Im vergangenen Jahr gab es in Deutschland laut der Polizeilichen Kriminalstatistik (PKS) 761 Gruppenvergewaltigungen. Im Jahr 2022 waren es 789, und 2021 lag die Zahl bei 677. Im Jahr 2020 wurden 704 und 2019 710 Fälle gemeldet. Diese Zahlen wurden in einer Antwort der Bundesregierung auf eine Anfrage der AfD-Fraktion veröffentlicht. Pro Tag sind das mehr als 2 Gruppenvergewaltigungen im gesamten Bundesgebiet.

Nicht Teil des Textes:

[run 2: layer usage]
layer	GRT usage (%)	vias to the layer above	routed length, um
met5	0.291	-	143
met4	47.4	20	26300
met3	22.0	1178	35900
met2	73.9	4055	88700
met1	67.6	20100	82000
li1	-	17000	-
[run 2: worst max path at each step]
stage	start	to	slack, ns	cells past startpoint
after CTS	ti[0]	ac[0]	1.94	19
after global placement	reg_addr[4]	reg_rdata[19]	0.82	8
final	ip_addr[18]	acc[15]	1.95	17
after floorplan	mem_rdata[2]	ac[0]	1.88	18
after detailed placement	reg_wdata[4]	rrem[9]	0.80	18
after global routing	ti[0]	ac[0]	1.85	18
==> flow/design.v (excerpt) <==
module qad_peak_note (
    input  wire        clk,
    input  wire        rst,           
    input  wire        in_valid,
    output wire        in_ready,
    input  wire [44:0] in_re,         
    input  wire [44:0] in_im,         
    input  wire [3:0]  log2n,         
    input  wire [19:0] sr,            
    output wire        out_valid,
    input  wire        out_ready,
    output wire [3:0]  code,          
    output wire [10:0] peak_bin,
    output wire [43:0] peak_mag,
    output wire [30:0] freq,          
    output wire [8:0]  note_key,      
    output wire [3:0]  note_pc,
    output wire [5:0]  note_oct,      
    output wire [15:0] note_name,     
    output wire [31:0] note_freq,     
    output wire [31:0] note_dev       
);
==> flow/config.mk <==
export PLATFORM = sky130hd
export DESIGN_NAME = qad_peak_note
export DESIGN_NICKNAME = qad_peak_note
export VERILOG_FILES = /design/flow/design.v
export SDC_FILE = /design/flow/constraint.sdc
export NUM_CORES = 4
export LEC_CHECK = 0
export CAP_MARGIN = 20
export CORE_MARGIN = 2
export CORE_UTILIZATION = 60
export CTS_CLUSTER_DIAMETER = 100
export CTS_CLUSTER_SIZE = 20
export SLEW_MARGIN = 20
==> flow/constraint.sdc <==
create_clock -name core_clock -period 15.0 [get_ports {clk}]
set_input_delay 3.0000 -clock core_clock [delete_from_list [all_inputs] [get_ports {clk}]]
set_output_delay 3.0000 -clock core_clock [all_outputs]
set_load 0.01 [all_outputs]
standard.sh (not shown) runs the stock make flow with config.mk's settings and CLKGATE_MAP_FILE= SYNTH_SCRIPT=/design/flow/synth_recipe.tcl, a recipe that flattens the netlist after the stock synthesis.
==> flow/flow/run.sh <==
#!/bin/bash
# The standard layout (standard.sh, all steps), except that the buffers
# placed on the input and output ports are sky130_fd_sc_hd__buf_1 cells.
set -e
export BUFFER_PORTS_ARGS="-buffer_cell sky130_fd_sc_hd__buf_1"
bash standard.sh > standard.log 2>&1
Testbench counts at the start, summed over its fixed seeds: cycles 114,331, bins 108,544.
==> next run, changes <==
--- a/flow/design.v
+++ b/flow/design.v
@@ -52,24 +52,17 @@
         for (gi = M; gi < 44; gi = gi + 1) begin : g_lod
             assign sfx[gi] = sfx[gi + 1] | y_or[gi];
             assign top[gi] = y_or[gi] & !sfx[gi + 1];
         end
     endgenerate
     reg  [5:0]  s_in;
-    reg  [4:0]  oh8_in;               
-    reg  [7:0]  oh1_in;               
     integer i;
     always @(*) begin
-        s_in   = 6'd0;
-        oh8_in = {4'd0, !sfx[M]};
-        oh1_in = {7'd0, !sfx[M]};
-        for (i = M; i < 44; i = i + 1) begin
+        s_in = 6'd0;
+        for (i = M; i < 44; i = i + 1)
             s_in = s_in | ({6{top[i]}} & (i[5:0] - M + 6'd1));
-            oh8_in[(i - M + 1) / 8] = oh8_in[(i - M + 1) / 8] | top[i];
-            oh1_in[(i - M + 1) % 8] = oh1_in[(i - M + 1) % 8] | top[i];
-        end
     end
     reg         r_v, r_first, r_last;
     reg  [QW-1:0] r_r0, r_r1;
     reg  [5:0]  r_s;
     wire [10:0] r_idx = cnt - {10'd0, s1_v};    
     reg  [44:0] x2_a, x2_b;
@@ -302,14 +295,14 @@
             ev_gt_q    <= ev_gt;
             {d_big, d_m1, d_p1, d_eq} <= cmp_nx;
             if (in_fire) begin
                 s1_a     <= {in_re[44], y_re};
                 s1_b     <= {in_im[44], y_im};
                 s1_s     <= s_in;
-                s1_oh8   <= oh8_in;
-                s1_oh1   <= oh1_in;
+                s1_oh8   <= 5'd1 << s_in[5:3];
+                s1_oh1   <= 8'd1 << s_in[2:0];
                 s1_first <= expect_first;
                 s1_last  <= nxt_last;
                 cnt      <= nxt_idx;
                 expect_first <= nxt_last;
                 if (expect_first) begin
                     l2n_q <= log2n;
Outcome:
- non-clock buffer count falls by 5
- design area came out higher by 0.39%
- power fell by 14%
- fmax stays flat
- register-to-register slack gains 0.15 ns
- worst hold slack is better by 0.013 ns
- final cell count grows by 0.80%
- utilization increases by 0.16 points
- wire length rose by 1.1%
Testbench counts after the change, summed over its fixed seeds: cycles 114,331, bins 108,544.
Source: an optimization exercise on an open RTL-to-GDS flow (aim: small area, a short achievable clock period and few clock cycles). Production flows keep margins and buffers that such runs may drop.
In this exercise RTL edits were held to simulation tests only and were not proved equivalent to the original.

==> inputs of exp/fjord <==
==> flow/design.v (excerpt) <==
module sbcodec (
    input  wire        clk,
    input  wire        rst,
    input  wire        reg_wr,
    input  wire [3:0]  reg_addr,
    input  wire [63:0] reg_wdata,
    output reg  [63:0] reg_rdata,
    output wire        busy,
    input  wire        in_valid,
    input  wire [7:0]  in_data,
    output wire        in_ready,
    output wire        out_valid,
    output wire [7:0]  out_data,
    input  wire        out_ready
);
    localparam [3:0] C_OK = 4'd0, C_MAL = 4'd1, C_HTL = 4'd2, C_BADH = 4'd3,
                     C_UNDER = 4'd4, C_OFULL = 4'd5, C_ERANGE = 4'd6,
                     C_EXPR = 4'd8, C_ILL = 4'd9;
    reg [63:0] val_r, rval_r, mant_r;
    reg [7:0]  expo_r;
    reg [5:0]  cfg_r;
    reg [3:0]  st_code;
    reg        st_nf, st_ovl;
    reg [5:0]  st_cnt;
    reg        sk1, sk2, sk3, sk6, sk8, sk9;
    reg [255:0] inq;              
    reg [5:0]   in_cnt;
  ...
==> flow/config.mk <==
export PLATFORM = sky130hd
export DESIGN_NAME = sbcodec
export DESIGN_NICKNAME = sbcodec
export VERILOG_FILES = /design/flow/design.v
export SDC_FILE = /design/flow/constraint.sdc
export NUM_CORES = 8
export LEC_CHECK = 0
export CAP_MARGIN = 20
export CORE_MARGIN = 2
export CORE_UTILIZATION = 40
export SLEW_MARGIN = 20
==> flow/constraint.sdc <==
create_clock -name core_clock -period 12.0 [get_ports {clk}]
set_input_delay 2.4000 -clock core_clock [delete_from_list [all_inputs] [get_ports {clk}]]
set_output_delay 2.4000 -clock core_clock [all_outputs]
set_load 0.01 [all_outputs]
standard.sh (not shown) runs the stock make flow with config.mk's settings and CLKGATE_MAP_FILE= SYNTH_SCRIPT=/design/flow/synth_recipe.tcl, a recipe that flattens the netlist after the stock synthesis.
==> flow/flow/run.sh <==
#!/bin/bash
# The standard layout (standard.sh: the standard synthesis, then ORFS
# floorplan to finish), with these settings changed on make's command line:
#  - BUFFER_PORTS_ARGS makes the port buffers plain buf_4 cells (the default
#    choice is a delay-type buffer);
#  - MATCH_CELL_FOOTPRINT=0 lets the resizer size cells across footprints;
#  - SETUP_SLACK_MARGIN=5.9 makes repair_timing aim for 5.9 ns of setup slack
#    at the design's 12 ns clock;
#  - POST_GLOBAL_ROUTE_TCL runs flow/post_grt.tcl at the end of global
#    routing: a repair_design pass with 25% slew and capacitance margins
#    after the timing repair, and incremental routing of what it changed.
# The clock, constraints and everything else are the standard flow's. make's
# full output goes to make_finish.log; ORFS keeps each step's log under orfs/logs.
set -euo pipefail
bash standard.sh MATCH_CELL_FOOTPRINT=0 SETUP_SLACK_MARGIN=5.9 \
    "BUFFER_PORTS_ARGS=-buffer_cell sky130_fd_sc_hd__buf_4" \
    "POST_GLOBAL_ROUTE_TCL=$PWD/flow/post_grt.tcl" finish > make_finish.log 2>&1
==> flow/flow/post_grt.tcl <==
# Hook run by ORFS at the end of global routing (POST_GLOBAL_ROUTE_TCL), after
# its own repair_design and repair_timing: repair_timing's moves can leave
# nets near their slew and capacitance limits, which the extracted parasitics
# of the final layout then exceed. Repair them again with a margin, then
# route the changed nets incrementally, as ORFS does after its repairs.
puts "post global route: repair_design with margins"
log_cmd repair_design -slew_margin 25 -cap_margin 25 -verbose
log_cmd global_route -start_incremental
log_cmd detailed_placement
log_cmd global_route -end_incremental \
  -congestion_report_file $::env(REPORTS_DIR)/congestion_post_hook.rpt
log_cmd estimate_parasitics -global_routing
==> exp/delta: changes against exp/fjord <==
--- a/flow/design.v
+++ b/flow/design.v
@@ -526,21 +526,21 @@
     wire [63:0] x_wr   = reg_addr[1] ? (reg_wdata ^ {64{reg_wdata[63]}}) : reg_wdata;
     wire        cx_a   = (cw_op == 4'hA);
     wire        cx_d   = (cw_op[2:0] == 3'b111);
     wire        cx_h   = (cw_op == 4'h9) & hmode & xv & (oe | oh0);      
     wire [63:0] x_cmd  = cx_a ? acc_n : cx_d ? (xm ? dq : (mant_r ^ {64{mant_r[63]}})) : cx_h ? dq : val_r;
     wire        x_cen  = cx_a ? bg_step : cx_d ? (!xm | encd_div) : 1'b1;
-    wire [63:0] x_idle = wr46 ? x_wr : cmd ? x_cmd : bg_step ? acc_n : dq;
-    wire        x_ien  = wr46 | (cmd ? x_cen : (bg_step | (xm & encd_div)));
+    wire [63:0] x_idle = wr46 ? x_wr : cmd_w ? x_cmd : bg_step ? acc_n : dq;
+    wire        x_ien  = wr46 | (cmd_w ? (lg6 & x_cen) : (bg_step | (xm & encd_div)));
     wire [63:0] x_busy = j_encd ? (encd_div ? dq : m_enc) : j_ins ? {{7{xs}}, x[63:7]} :
                          j_hgen ? dq : acc_n;
     wire        x_ben  = j_encd | (j_ins & (nleft != 4'd0) & oh0) | (j_hgen & oh0) | (j_hparse & (wleft != 6'd0));
     always @(posedge clk) if (busy_r ? x_ben : x_ien) x <= busy_r ? x_busy : x_idle;
     always @(posedge clk) begin
         if (idle) begin
-            if (cmd) begin
+            if (cmd_w) begin
                 if (cw_op[2:0] == 3'b111) begin                  
                     if (xm) begin
                         e9 <= encd_div ? ez1 : ez;
                     end else begin
                         msgn <= mant_r[63];
                         e9 <= {expo_r[7], expo_r};
@@ -611,13 +611,13 @@
         end
         pbv <= bg_push & !(wr_i && (reg_addr == 4'd3 || reg_addr == 4'd4 || reg_addr == 4'd6));
         ainit <= !busy_r | j_wait;
         if (bg_push & in_e)  bg_pos <= 6'd0;
         else if (bg_step)    bg_pos <= bg_pos + 6'd1;
         if (busy_r)                              bg_ok <= bg_ok & j_wait & !rm0;
-        else if (cmd)                            bg_ok <= bg_ok & (cw_op == 4'hA) & !rm0;
+        else if (cmd_w)                          bg_ok <= bg_ok & (cw_op == 4'hA) & !rm0 & lg6;
         else if (wr_i && (reg_addr == 4'd3 || reg_addr == 4'd4 || reg_addr == 4'd6)) bg_ok <= 1'b0;
         else if (bg_push & in_e)                 bg_ok <= 1'b1;
         if (rst) begin
             xm <= 1'b0; xv <= 1'b0; bg_ok <= 1'b0; pbv <= 1'b0;
         end
     end
- CORE_UTILIZATION: 40 -> 50
==> exp/pepper: changes against exp/fjord <==
--- a/flow/design.v
+++ b/flow/design.v
@@ -526,21 +526,21 @@
     wire [63:0] x_wr   = reg_addr[1] ? (reg_wdata ^ {64{reg_wdata[63]}}) : reg_wdata;
     wire        cx_a   = (cw_op == 4'hA);
     wire        cx_d   = (cw_op[2:0] == 3'b111);
     wire        cx_h   = (cw_op == 4'h9) & hmode & xv & (oe | oh0);      
     wire [63:0] x_cmd  = cx_a ? acc_n : cx_d ? (xm ? dq : (mant_r ^ {64{mant_r[63]}})) : cx_h ? dq : val_r;
     wire        x_cen  = cx_a ? bg_step : cx_d ? (!xm | encd_div) : 1'b1;
-    wire [63:0] x_idle = wr46 ? x_wr : cmd ? x_cmd : bg_step ? acc_n : dq;
-    wire        x_ien  = wr46 | (cmd ? x_cen : (bg_step | (xm & encd_div)));
+    wire [63:0] x_idle = wr46 ? x_wr : cmd_w ? x_cmd : bg_step ? acc_n : dq;
+    wire        x_ien  = wr46 | (cmd_w ? (lg6 & x_cen) : (bg_step | (xm & encd_div)));
     wire [63:0] x_busy = j_encd ? (encd_div ? dq : m_enc) : j_ins ? {{7{xs}}, x[63:7]} :
                          j_hgen ? dq : acc_n;
     wire        x_ben  = j_encd | (j_ins & (nleft != 4'd0) & oh0) | (j_hgen & oh0) | (j_hparse & (wleft != 6'd0));
     always @(posedge clk) if (busy_r ? x_ben : x_ien) x <= busy_r ? x_busy : x_idle;
     always @(posedge clk) begin
         if (idle) begin
-            if (cmd) begin
+            if (cmd_w) begin
                 if (cw_op[2:0] == 3'b111) begin                  
                     if (xm) begin
                         e9 <= encd_div ? ez1 : ez;
                     end else begin
                         msgn <= mant_r[63];
                         e9 <= {expo_r[7], expo_r};
@@ -611,13 +611,13 @@
         end
         pbv <= bg_push & !(wr_i && (reg_addr == 4'd3 || reg_addr == 4'd4 || reg_addr == 4'd6));
         ainit <= !busy_r | j_wait;
         if (bg_push & in_e)  bg_pos <= 6'd0;
         else if (bg_step)    bg_pos <= bg_pos + 6'd1;
         if (busy_r)                              bg_ok <= bg_ok & j_wait & !rm0;
-        else if (cmd)                            bg_ok <= bg_ok & (cw_op == 4'hA) & !rm0;
+        else if (cmd_w)                          bg_ok <= bg_ok & (cw_op == 4'hA) & !rm0 & lg6;
         else if (wr_i && (reg_addr == 4'd3 || reg_addr == 4'd4 || reg_addr == 4'd6)) bg_ok <= 1'b0;
         else if (bg_push & in_e)                 bg_ok <= 1'b1;
         if (rst) begin
             xm <= 1'b0; xv <= 1'b0; bg_ok <= 1'b0; pbv <= 1'b0;
         end
     end
==> run summary <==
- Sequential share of layout area, lowest first: exp/delta, exp/pepper, exp/fjord.
- Final area: exp/fjord < exp/pepper < exp/delta.
- Final cell count: exp/delta < exp/pepper < exp/fjord.
- Register-to-register slack, lowest first: exp/delta, exp/fjord, exp/pepper.
- The lowest hold slack belongs to exp/fjord, the highest to exp/pepper.
- Flip-flop and latch count is the same in exp/pepper and exp/delta.
- Of exp/pepper and exp/delta, exp/pepper has the higher setup slack (gap 0.0098 ns).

Der Anteil der nichtdeutschen Tatverdächtigen betrug in den Jahren 2019 und 2022 jeweils 50 Prozent. Im Jahr 2020 lag dieser Anteil bei 46 Prozent, 2021 bei 47 Prozent und 2023 bei 48 Prozent.
Diese Zahlen basieren auf Sonderauswertungen der PKS, bei denen Vergewaltigungen gemäß Paragraf 177 Absätze 6, 7 und 8 des Strafgesetzbuches erfasst wurden, wenn mehrere Täter beteiligt waren. Die PKS beruht auf dem Stand der polizeilichen Ermittlungen, die sich von den Bewertungen der Staatsanwaltschaft oder Gerichte unterscheiden können.
Aus der Antwort geht jedoch nicht eindeutig hervor, wie die Einstufung „nicht-deutsch“ zustande kommt bzw. wie viele der als deutsch erfassten Tatverdächtigen einen Migrationshintergrund haben.